Explanation of HashMap#hash(int) method
Solution 1:
>>>
is the logical right shift (no sign-extension) (JLS 15.19 Shift Operators), and ^
is the bitwise exclusive-or (JLS 15.22.1 Integer Bitwise Operators).
As to why this is done, the documentation offers a hint: HashMap
uses power-of-two length tables, and hashes keys by masking away the higher bits and taking only the lower bits of their hash code.
// HashMap.java -- edited for conciseness
static int indexFor(int h, int length) {
return h & (length-1);
}
public V put(K key, V value) {
int hash = hash(key.hashCode());
int index = indexFor(hash, table.length);
// ...
}
So hash()
attempts to bring relevancy to the higher bits, which otherwise would get masked away (indexFor
basically discards the higher bits of h
and takes only the lower k
bits where length == (1 << k)
).
Contrast this with the way Hashtable
(which should have NOT a power-of-two length table) uses a key's hash code.
// Hashtable.java -- edited for conciseness
public synchronized V get(Object key) {
int hash = key.hashCode();
int index = (hash & 0x7FFFFFFF) % table.length;
// ...
}
By doing the more expensive %
operation (instead of simple bit masking), the performance of Hashtable
is less sensitive to hash codes with poor distribution in the lower bits (especially if table.length
is a prime number).
Solution 2:
I don't know how all the shifting works, but the motivation is laid out in the comments:
The way the HashMap is implemented relies on the hashCode function being sufficiently well implemented. In particular, the lower bits of the hash value should be distributed evenly. If you have many collisions on the lower bits, the HashMap will not perform well.

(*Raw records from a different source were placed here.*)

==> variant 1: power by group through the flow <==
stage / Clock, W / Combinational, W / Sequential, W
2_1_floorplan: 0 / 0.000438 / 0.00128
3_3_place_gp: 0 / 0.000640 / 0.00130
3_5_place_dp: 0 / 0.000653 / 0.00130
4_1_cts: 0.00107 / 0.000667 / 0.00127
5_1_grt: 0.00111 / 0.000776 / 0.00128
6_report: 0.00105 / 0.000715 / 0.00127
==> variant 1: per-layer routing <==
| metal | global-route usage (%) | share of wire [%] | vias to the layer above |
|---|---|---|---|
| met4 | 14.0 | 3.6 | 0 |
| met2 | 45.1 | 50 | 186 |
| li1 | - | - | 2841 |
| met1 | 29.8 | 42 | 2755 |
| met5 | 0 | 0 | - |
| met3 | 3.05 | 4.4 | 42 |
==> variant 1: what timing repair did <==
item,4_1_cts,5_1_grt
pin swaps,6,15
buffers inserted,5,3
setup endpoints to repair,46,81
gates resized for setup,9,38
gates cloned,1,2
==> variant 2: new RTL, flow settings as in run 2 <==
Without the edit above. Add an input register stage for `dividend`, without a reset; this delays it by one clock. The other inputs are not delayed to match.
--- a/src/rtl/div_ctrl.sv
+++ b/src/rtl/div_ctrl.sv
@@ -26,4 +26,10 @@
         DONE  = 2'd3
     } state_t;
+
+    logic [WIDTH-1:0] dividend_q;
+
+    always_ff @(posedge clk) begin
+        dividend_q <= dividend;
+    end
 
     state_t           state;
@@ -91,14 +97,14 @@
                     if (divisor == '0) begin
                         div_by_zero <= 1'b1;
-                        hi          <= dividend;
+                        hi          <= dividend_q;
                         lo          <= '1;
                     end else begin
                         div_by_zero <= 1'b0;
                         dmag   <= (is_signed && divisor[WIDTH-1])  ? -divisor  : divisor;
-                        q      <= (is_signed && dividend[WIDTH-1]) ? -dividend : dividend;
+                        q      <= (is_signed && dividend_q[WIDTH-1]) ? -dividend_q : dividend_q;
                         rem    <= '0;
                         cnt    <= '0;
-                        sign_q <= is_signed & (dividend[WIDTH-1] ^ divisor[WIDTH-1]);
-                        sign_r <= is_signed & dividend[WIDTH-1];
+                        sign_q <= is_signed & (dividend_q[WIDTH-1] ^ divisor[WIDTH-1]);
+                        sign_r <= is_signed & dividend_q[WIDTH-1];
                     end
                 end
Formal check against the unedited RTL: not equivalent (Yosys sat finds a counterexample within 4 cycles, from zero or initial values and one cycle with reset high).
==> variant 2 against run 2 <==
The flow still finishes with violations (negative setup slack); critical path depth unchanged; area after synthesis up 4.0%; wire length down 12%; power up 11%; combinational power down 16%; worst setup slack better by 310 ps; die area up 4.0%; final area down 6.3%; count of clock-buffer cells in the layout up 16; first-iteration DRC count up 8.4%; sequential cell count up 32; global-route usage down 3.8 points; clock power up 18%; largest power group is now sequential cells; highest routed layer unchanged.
<file path="src/rtl/fifo_rr_arbiter.sv">
// Round-robin read arbiter that drains NUM_FIFOS upstream FIFOs into one downstream FIFO,
// loads FIFO thresholds during INIT. Optional build macro: ARB_PRIO0_EN (FIFO 0 strict priority).
module fifo_rr_arbiter #(
   parameter int DATA_BITS = 10,
   parameter int ADDR_BITS = 3,
   parameter int NUM_FIFOS = 4
) (
   input  logic                           clk,
   input  logic                           reset,
   input  logic                           init,
   input  logic [ADDR_BITS-1:0]           umbral_af_in,
   input  logic [ADDR_BITS-1:0]           umbral_ae_in,
   input  logic [NUM_FIFOS-1:0]           fifo_empty_in,
   input  logic [NUM_FIFOS-1:0]           fifo_error_in,
   input  logic [NUM_FIFOS*DATA_BITS-1:0] fifo_data_in,
   input  logic                           out_almost_full_in,
   output logic [NUM_FIFOS-1:0]           fifo_read_out,
   output logic [DATA_BITS-1:0]           out_data,
   output logic                           out_write,
   output logic [ADDR_BITS-1:0]           umbral_af_out,
   output logic [ADDR_BITS-1:0]           umbral_ae_out,
   output logic [2:0]                     state_out,
   output logic                           idle_out,
   output logic                           error_out
);

   localparam int IDX_BITS = (NUM_FIFOS > 1) ? $clog2(NUM_FIFOS) : 1;
   localparam logic [IDX_BITS-1:0] LAST_IDX = IDX_BITS'(NUM_FIFOS - 1);

   typedef enum logic [2:0] {
      ST_RESET  = 3'b000,
      ST_INIT   = 3'b001,
      ST_IDLE   = 3'b010,
      ST_ACTIVE = 3'b011,
      ST_ERROR  = 3'b100
   } state_t;

   state_t                 state_reg;
   state_t                 state_next;
   logic [ADDR_BITS-1:0]   umbral_af_reg;
   logic [ADDR_BITS-1:0]   umbral_ae_reg;
   logic [IDX_BITS-1:0]    last_grant_reg;
   logic [IDX_BITS-1:0]    sel_reg;
   logic                   write_reg;

   logic [NUM_FIFOS-1:0]   pending_vec;
   logic [NUM_FIFOS-1:0]   rr_cand;
   logic                   any_pending;
   logic                   any_error;
   logic                   rr_valid;
   logic [IDX_BITS-1:0]    rr_idx;
   logic                   grant_valid;
   logic [IDX_BITS-1:0]    grant_idx;
   logic                   read_en;
   logic                   last_grant_upd;
   logic [DATA_BITS-1:0]   slice [NUM_FIFOS];

   assign pending_vec = ~fifo_empty_in;
   assign any_pending = |pending_vec;
   assign any_error   = |fifo_error_in;

`ifdef ARB_PRIO0_EN
   localparam logic [NUM_FIFOS-1:0] PRIO_MASK = NUM_FIFOS'(1);

   // FIFO 0 bypasses the rotation; the pointer only tracks the other FIFOs.
   assign rr_cand        = pending_vec & ~PRIO_MASK;
   assign grant_valid    = pending_vec[0] | rr_valid;
   assign grant_idx      = pending_vec[0] ? '0 : rr_idx;
   assign last_grant_upd = read_en && (grant_idx != '0);
`else
   assign rr_cand        = pending_vec;
   assign grant_valid    = rr_valid;
   assign grant_idx      = rr_idx;
   assign last_grant_upd = read_en;
`endif

   // Scan from farthest to nearest so the first candidate after last_grant wins.
   always_comb begin
      logic [IDX_BITS-1:0] idx;
      idx      = '0;
      rr_valid = 1'b0;
      rr_idx   = '0;
      for (int i = NUM_FIFOS; i >= 1; i--) begin
         idx = IDX_BITS'((int'(last_grant_reg) + i) % NUM_FIFOS);
         if (rr_cand[idx]) begin
            rr_valid = 1'b1;
            rr_idx   = idx;
         end
      end
   end

   assign read_en = (state_reg == ST_ACTIVE) && !out_almost_full_in && grant_valid;

   genvar gi;
   generate
      for (gi = 0; gi < NUM_FIFOS; gi++) begin : g_fifo
         assign slice[gi]         = fifo_data_in[gi*DATA_BITS +: DATA_BITS];
         assign fifo_read_out[gi] = read_en && (grant_idx == IDX_BITS'(gi));
      end
   endgenerate

   always_comb begin
      state_next = state_reg;
      case (state_reg)
         ST_RESET:  state_next = ST_INIT;
         ST_INIT: begin
            if (any_error)       state_next = ST_ERROR;
            else if (!init)      state_next = ST_IDLE;
         end
         ST_IDLE: begin
            if (any_error)       state_next = ST_ERROR;
            else if (init)       state_next = ST_INIT;
            else if (any_pending) state_next = ST_ACTIVE;
         end
         ST_ACTIVE: begin
            if (any_error)                       state_next = ST_ERROR;
            else if (!any_pending && !write_reg) state_next = ST_IDLE;
         end
         ST_ERROR:  state_next = ST_ERROR;
         default:   state_next = ST_RESET;
      endcase
   end

   always_ff @(posedge clk) begin
      if (reset) begin
         state_reg      <= ST_RESET;
         umbral_af_reg  <= '0;
         umbral_ae_reg  <= '0;
         last_grant_reg <= LAST_IDX;
         sel_reg        <= '0;
         write_reg      <= 1'b0;
      end else begin
         state_reg <= state_next;
         if (state_reg == ST_INIT) begin
            umbral_af_reg <= umbral_af_in;
            umbral_ae_reg <= umbral_ae_in;
         end
         if (last_grant_upd) begin
            last_grant_reg <= grant_idx;
         end
         if (read_en) begin
            sel_reg <= grant_idx;
         end
         // A read issued on the edge that enters ERROR never reaches the output.
         write_reg <= read_en && (state_next != ST_ERROR);
      end
   end

   assign out_write     = write_reg && (state_reg != ST_ERROR) && (state_reg != ST_RESET);
   assign out_data      = out_write ? slice[sel_reg] : '0;
   assign umbral_af_out = umbral_af_reg;
   assign umbral_ae_out = umbral_ae_reg;
   assign state_out     = state_reg;
   assign idle_out      = (state_reg == ST_IDLE);
   assign error_out     = (state_reg == ST_ERROR);

endmodule

</file>
==> config.mk <==
export PLATFORM = sky130hd
export DESIGN_NAME = instr_fetch_unit_flat
export DESIGN_NICKNAME = d
export VERILOG_FILES = /design/src/rtl/fetch_pkg.sv /design/src/rtl/instr_fetch_unit_if.sv /design/src/rtl/instr_mem.sv /design/src/rtl/instr_fetch_unit.sv /design/src/flat_wrapper.sv
export SDC_FILE = /design/constraint.sdc
export NUM_CORES = 2
export LEC_CHECK = 0
export BUFFER_PORTS_ARGS = -buffer_cell sky130_fd_sc_hd__buf_2
export CAP_MARGIN = 40
export CORE_ASPECT_RATIO = 1.5
export CORE_MARGIN = 4
export CORE_UTILIZATION = 52
export DETAILED_ROUTE_END_ITERATION = 6
export PLACE_DENSITY = 0.7
export SETUP_SLACK_MARGIN = 0.2
export SYNTH_ARGS = -nofsm -noshare
export SYNTH_HDL_FRONTEND = slang
export SYNTH_SLANG_ARGS = --single-unit
==> constraint.sdc <==
create_clock -name clk -period 3.1 [get_ports clk]
set_input_delay 0.62 -clock clk [delete_from_list [all_inputs] [get_ports clk]]
set_output_delay 0.62 -clock clk [all_outputs]
set_load 0.01 [all_outputs]
[src/rtl/fp_add_pipe.sv]
// Four-stage pipelined floating-point adder/subtractor: RNE rounding, IEEE specials, subnormals flushed.
// Define FPADD_FLAGS_EN to add Flags = {invalid, overflow, underflow, inexact}, aligned with Result.
module fp_add_pipe #(
    parameter int EXP_W = 8,
    parameter int MAN_W = 23
) (
    input  logic                   Clock,
    input  logic                   Reset,
    input  logic [EXP_W+MAN_W:0]   OpA,
    input  logic [EXP_W+MAN_W:0]   OpB,
    input  logic                   Sub,
    input  logic                   InValid,
    output logic                   InReady,
    output logic [EXP_W+MAN_W:0]   Result,
`ifdef FPADD_FLAGS_EN
    output logic [3:0]             Flags,
`endif
    output logic                   OutValid,
    input  logic                   OutReady
);
    localparam int W  = 1 + EXP_W + MAN_W;
    localparam int MW = MAN_W + 4;
    localparam int XW = EXP_W + 2;
    localparam logic [W-1:0] QNAN = {1'b0, {EXP_W{1'b1}}, 1'b1, {(MAN_W-1){1'b0}}};
    localparam logic signed [XW-1:0] EXP_MAX = XW'((1 << EXP_W) - 1);

    function automatic logic [XW-1:0] lzc(input logic [MW-1:0] v);
        logic [XW-1:0] n;
        n = XW'(MW);
        for (int i = 0; i < MW; i++)
            if (v[i]) n = XW'(MW - 1 - i);
        return n;
    endfunction

    logic stall;
    logic out_valid_q;
    logic [W-1:0] result_d, result_q;

    assign stall    = out_valid_q && !OutReady;
    assign InReady  = !stall;
    assign OutValid = out_valid_q;
    assign Result   = result_q;

    logic sa, sb, a_zero, b_zero, a_inf, b_inf, a_nan, b_nan, a_ge_b, sticky;
    logic [EXP_W-1:0] ea, eb, diff;
    logic [MAN_W-1:0] ma, mb;
    logic [MW-1:0] small_m, shifted;
    logic s1_valid_q, s1_special_d, s1_special_q, s1_sign_d, s1_sign_q, s1_sub_d, s1_sub_q, s1_nan_d;
    logic [W-1:0] s1_spec_d, s1_spec_q;
    logic [EXP_W-1:0] s1_exp_d, s1_exp_q;
    logic [MW-1:0] s1_big_d, s1_big_q, s1_small_d, s1_small_q;

    always_comb begin
        sa = OpA[W-1];
        ea = OpA[W-2:MAN_W];
        ma = OpA[MAN_W-1:0];
        sb = OpB[W-1] ^ Sub;
        eb = OpB[W-2:MAN_W];
        mb = OpB[MAN_W-1:0];
        a_zero = (ea == '0);
        b_zero = (eb == '0);
        a_inf  = (ea == '1) && (ma == '0);
        b_inf  = (eb == '1) && (mb == '0);
        a_nan  = (ea == '1) && (ma != '0);
        b_nan  = (eb == '1) && (mb != '0);

        s1_nan_d     = a_nan || b_nan || (a_inf && b_inf && (sa != sb));
        s1_special_d = 1'b1;
        if (s1_nan_d)                s1_spec_d = QNAN;
        else if (a_inf)              s1_spec_d = {sa, ea, ma};
        else if (b_inf)              s1_spec_d = {sb, eb, mb};
        else if (a_zero && b_zero)   s1_spec_d = {sa && sb, {(W-1){1'b0}}};
        else if (a_zero)             s1_spec_d = {sb, eb, mb};
        else if (b_zero)             s1_spec_d = {sa, ea, ma};
        else begin
            s1_special_d = 1'b0;
            s1_spec_d    = '0;
        end

        // Larger magnitude goes first so the stage-2 difference is never negative.
        a_ge_b    = {ea, ma} >= {eb, mb};
        s1_sign_d = a_ge_b ? sa : sb;
        s1_sub_d  = (sa != sb);
        s1_exp_d  = a_ge_b ? ea : eb;
        diff      = a_ge_b ? ea - eb : eb - ea;
        s1_big_d  = {1'b1, a_ge_b ? ma : mb, 3'b000};
        small_m   = {1'b1, a_ge_b ? mb : ma, 3'b000};
        shifted   = small_m >> diff;
        sticky    = 1'b0;
        for (int i = 0; i < MW; i++)
            if (i < int'(diff)) sticky = sticky | small_m[i];
        if (int'(diff) >= MAN_W + 3) s1_small_d = {{(MW-1){1'b0}}, 1'b1};
        else                         s1_small_d = {shifted[MW-1:1], shifted[0] | sticky};
    end

    logic s2_valid_q, s2_special_q, s2_sign_q;
    logic [W-1:0] s2_spec_q;
    logic [EXP_W-1:0] s2_exp_q;
    logic [MW:0] s2_sum_d, s2_sum_q;

    always_comb begin
        s2_sum_d = s1_sub_q ? ({1'b0, s1_big_q} - {1'b0, s1_small_q})
                            : ({1'b0, s1_big_q} + {1'b0, s1_small_q});
    end

    logic [XW-1:0] lz;
    logic signed [XW-1:0] e_ext, e_adj, s3_exp_d, s3_exp_q;
    logic [MW-1:0] s3_norm_d, s3_norm_q;
    logic s3_valid_q, s3_special_q, s3_sign_q, s3_zero_d, s3_zero_q;
    logic [W-1:0] s3_spec_q;

    always_comb begin
        s3_zero_d = (s2_sum_q == '0);
        lz        = lzc(s2_sum_q[MW-1:0]);
        e_ext     = signed'({2'b00, s2_exp_q});
        e_adj     = e_ext - signed'(lz);
        if (s2_sum_q[MW]) begin
            s3_norm_d = {s2_sum_q[MW:2], s2_sum_q[1] | s2_sum_q[0]};
            s3_exp_d  = e_ext + XW'(1);
        end else begin
            s3_norm_d = s2_sum_q[MW-1:0] << lz;
            s3_exp_d  = (e_adj < 0) ? '0 : e_adj;
        end
    end

    logic rnd_g, rnd_r, rnd_s, round_up, is_ovf, is_unf;
    logic [MAN_W+1:0] mr;
    logic signed [XW-1:0] exp_r;
    logic [MAN_W-1:0] man_out;

    always_comb begin
        {rnd_g, rnd_r, rnd_s} = s3_norm_q[2:0];
        round_up = rnd_g && (rnd_r || rnd_s || s3_norm_q[3]);
        mr       = {1'b0, s3_norm_q[MW-1:3]} + {{(MAN_W+1){1'b0}}, round_up};
        exp_r    = s3_exp_q + signed'({{(XW-1){1'b0}}, mr[MAN_W+1]});
        man_out  = mr[MAN_W+1] ? mr[MAN_W:1] : mr[MAN_W-1:0];
        is_ovf   = !s3_special_q && !s3_zero_q && (exp_r >= EXP_MAX);
        is_unf   = !s3_special_q && !s3_zero_q && !is_ovf && (exp_r <= 0);
        if (s3_special_q)  result_d = s3_spec_q;
        else if (s3_zero_q) result_d = '0;
        else if (is_ovf)    result_d = {s3_sign_q, {EXP_W{1'b1}}, {MAN_W{1'b0}}};
        else if (is_unf)    result_d = {s3_sign_q, {(W-1){1'b0}}};
        else                result_d = {s3_sign_q, exp_r[EXP_W-1:0], man_out};
    end

    always_ff @(posedge Clock) begin
        if (Reset) begin
            s1_valid_q  <= 1'b0;
            s2_valid_q  <= 1'b0;
            s3_valid_q  <= 1'b0;
            out_valid_q <= 1'b0;
            result_q    <= '0;
        end else if (!stall) begin
            s1_valid_q  <= InValid;
            s2_valid_q  <= s1_valid_q;
            s3_valid_q  <= s2_valid_q;
            out_valid_q <= s3_valid_q;
            result_q    <= result_d;
        end
    end

    // NOTE: datapath registers carry no reset; the stage valid bits alone give them meaning.
    always_ff @(posedge Clock) begin
        if (!stall) begin
            s1_special_q <= s1_special_d;
            s1_spec_q    <= s1_spec_d;
            s1_sign_q    <= s1_sign_d;
            s1_sub_q     <= s1_sub_d;
            s1_exp_q     <= s1_exp_d;
            s1_big_q     <= s1_big_d;
            s1_small_q   <= s1_small_d;
            s2_special_q <= s1_special_q;
            s2_spec_q    <= s1_spec_q;
            s2_sign_q    <= s1_sign_q;
            s2_exp_q     <= s1_exp_q;
            s2_sum_q     <= s2_sum_d;
            s3_special_q <= s2_special_q;
            s3_spec_q    <= s2_spec_q;
            s3_sign_q    <= s2_sign_q;
            s3_zero_q    <= s3_zero_d;
            s3_exp_q     <= s3_exp_d;
            s3_norm_q    <= s3_norm_d;
        end
    end

`ifdef FPADD_FLAGS_EN
    logic s1_inv_q, s2_inv_q, s3_inv_q;
    logic [3:0] flags_d, flags_q;

    always_comb begin
        flags_d    = {s3_special_q && s3_inv_q, is_ovf, is_unf, 1'b0};
        flags_d[0] = is_ovf || is_unf ||
                     (!s3_special_q && !s3_zero_q && (rnd_g || rnd_r || rnd_s));
    end

    always_ff @(posedge Clock) begin
        if (Reset) begin
            flags_q <= '0;
        end else if (!stall) begin
            flags_q <= flags_d;
        end
    end

    always_ff @(posedge Clock) begin
        if (!stall) begin
            s1_inv_q <= s1_nan_d;
            s2_inv_q <= s1_inv_q;
            s3_inv_q <= s2_inv_q;
        end
    end

    assign Flags = flags_q;
`endif

endmodule
## src/rtl/seg7_glyph_driver.sv

```systemverilog
// seg7_glyph_driver
//
// Drives six active-low seven-segment digits from glyph codes supplied by a
// message sequencer. Codes are captured on load, decoded to segment patterns,
// and gated by a per-digit blink, a 15-step PWM brightness control and a
// global blank before being registered onto the outputs.
//
// Ports:
//   clk          system clock, all logic on the rising edge
//   rst          synchronous active-high reset
//   load         capture code0..code5 this cycle
//   code0..code5 4-bit glyph codes (0-9 digits, 10 G, 11 b, 12 U, 13 F,
//                14 S, 15 blank)
//   blink_mask   bit i set makes digit i blink
//   brightness   duty level 0..15 (0 dark, 15 fully lit)
//   blank        force all digits dark
//   load_ack     one-cycle pulse the cycle after a capture
//   hex0..hex5   active-low segments, bit6..bit0 = g,f,e,d,c,b,a
module seg7_glyph_driver #(
    parameter int BLINK_DIV = 25000000
) (
    input  logic       clk,
    input  logic       rst,
    input  logic       load,
    input  logic [3:0] code0,
    input  logic [3:0] code1,
    input  logic [3:0] code2,
    input  logic [3:0] code3,
    input  logic [3:0] code4,
    input  logic [3:0] code5,
    input  logic [5:0] blink_mask,
    input  logic [3:0] brightness,
    input  logic       blank,
    output logic       load_ack,
    output logic [6:0] hex0,
    output logic [6:0] hex1,
    output logic [6:0] hex2,
    output logic [6:0] hex3,
    output logic [6:0] hex4,
    output logic [6:0] hex5
);

    localparam int CNT_W = (BLINK_DIV > 2) ? $clog2(BLINK_DIV) : 1;
    localparam logic [CNT_W-1:0] BLINK_LAST = CNT_W'(BLINK_DIV - 1);
    localparam logic [6:0] SEG_OFF = 7'h7F;

    logic [3:0]       code_reg [6];
    logic [6:0]       hex_reg  [6];
    logic [6:0]       hex_next [6];
    logic [3:0]       code_in  [6];
    logic [CNT_W-1:0] blink_cnt;
    logic             blink_phase;
    logic [3:0]       pwm_cnt;
    logic             pwm_on;

    assign code_in[0] = code0;
    assign code_in[1] = code1;
    assign code_in[2] = code2;
    assign code_in[3] = code3;
    assign code_in[4] = code4;
    assign code_in[5] = code5;

    assign hex0 = hex_reg[0];
    assign hex1 = hex_reg[1];
    assign hex2 = hex_reg[2];
    assign hex3 = hex_reg[3];
    assign hex4 = hex_reg[4];
    assign hex5 = hex_reg[5];

    // Glyph table, active-low segments g..a.
    function automatic logic [6:0] decode(input logic [3:0] code);
        logic [6:0] seg;
        case (code)
            4'd0:    seg = 7'h40;
            4'd1:    seg = 7'h79;
            4'd2:    seg = 7'h24;
            4'd3:    seg = 7'h30;
            4'd4:    seg = 7'h19;
            4'd5:    seg = 7'h12;
            4'd6:    seg = 7'h02;
            4'd7:    seg = 7'h78;
            4'd8:    seg = 7'h00;
            4'd9:    seg = 7'h10;
            4'd10:   seg = 7'h42;
            4'd11:   seg = 7'h03;
            4'd12:   seg = 7'h41;
            4'd13:   seg = 7'h0E;
            4'd14:   seg = 7'h12;
            default: seg = SEG_OFF;
        endcase
        return seg;
    endfunction

    // Code capture and acknowledge. Capture is independent of any display
    // gating so a load coinciding with blank or a blink wrap is never lost.
    always_ff @(posedge clk) begin
        if (rst) begin
            for (int i = 0; i < 6; i++) code_reg[i] <= 4'd15;
            load_ack <= 1'b0;
        end else begin
            if (load) begin
                for (int i = 0; i < 6; i++) code_reg[i] <= code_in[i];
            end
            load_ack <= load;
        end
    end

    // Blink timebase: the phase flips each time the counter wraps, giving a
    // half-period of BLINK_DIV cycles.
    always_ff @(posedge clk) begin
        if (rst) begin
            blink_cnt   <= '0;
            blink_phase <= 1'b0;
        end else if (blink_cnt == BLINK_LAST) begin
            blink_cnt   <= '0;
            blink_phase <= ~blink_phase;
        end else begin
            blink_cnt <= blink_cnt + 1'b1;
        end
    end

    // PWM counter runs 0..14 so brightness 15 is never reached and stays lit.
    always_ff @(posedge clk) begin
        if (rst) begin
            pwm_cnt <= 4'd0;
        end else if (pwm_cnt == 4'd14) begin
            pwm_cnt <= 4'd0;
        end else begin
            pwm_cnt <= pwm_cnt + 4'd1;
        end
    end

    assign pwm_on = (pwm_cnt < brightness);

    // Output gating priority: blank, then PWM off-time, then per-digit blink.
    // Inputs are used directly here so their effect appears after a single
    // registered stage.
    always_comb begin
        for (int i = 0; i < 6; i++) begin
            hex_next[i] = decode(code_reg[i]);
            if (blank || !pwm_on || (blink_phase && blink_mask[i])) begin
                hex_next[i] = SEG_OFF;
            end
        end
    end

    // Registered segment outputs.
    always_ff @(posedge clk) begin
        if (rst) begin
            for (int i = 0; i < 6; i++) hex_reg[i] <= SEG_OFF;
        end else begin
            for (int i = 0; i < 6; i++) hex_reg[i] <= hex_next[i];
        end
    end

endmodule

```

Because the implementation of hashCode is outside of the control of HashMap (every object can implement their own), they supply an additional hash function that shifts the object's hashCode around a little to ensure that the lower bits are distributed more randomly. Again, I have no idea how this works exactly (or how effective it is), but I assume it depends on at least the higher bits being distributed equally (it seems to mesh the higher bits into the lower bits).
So what this does is to try to minimize collisions (and thus improve performance) in the presence of poorly implemented hashCode methods.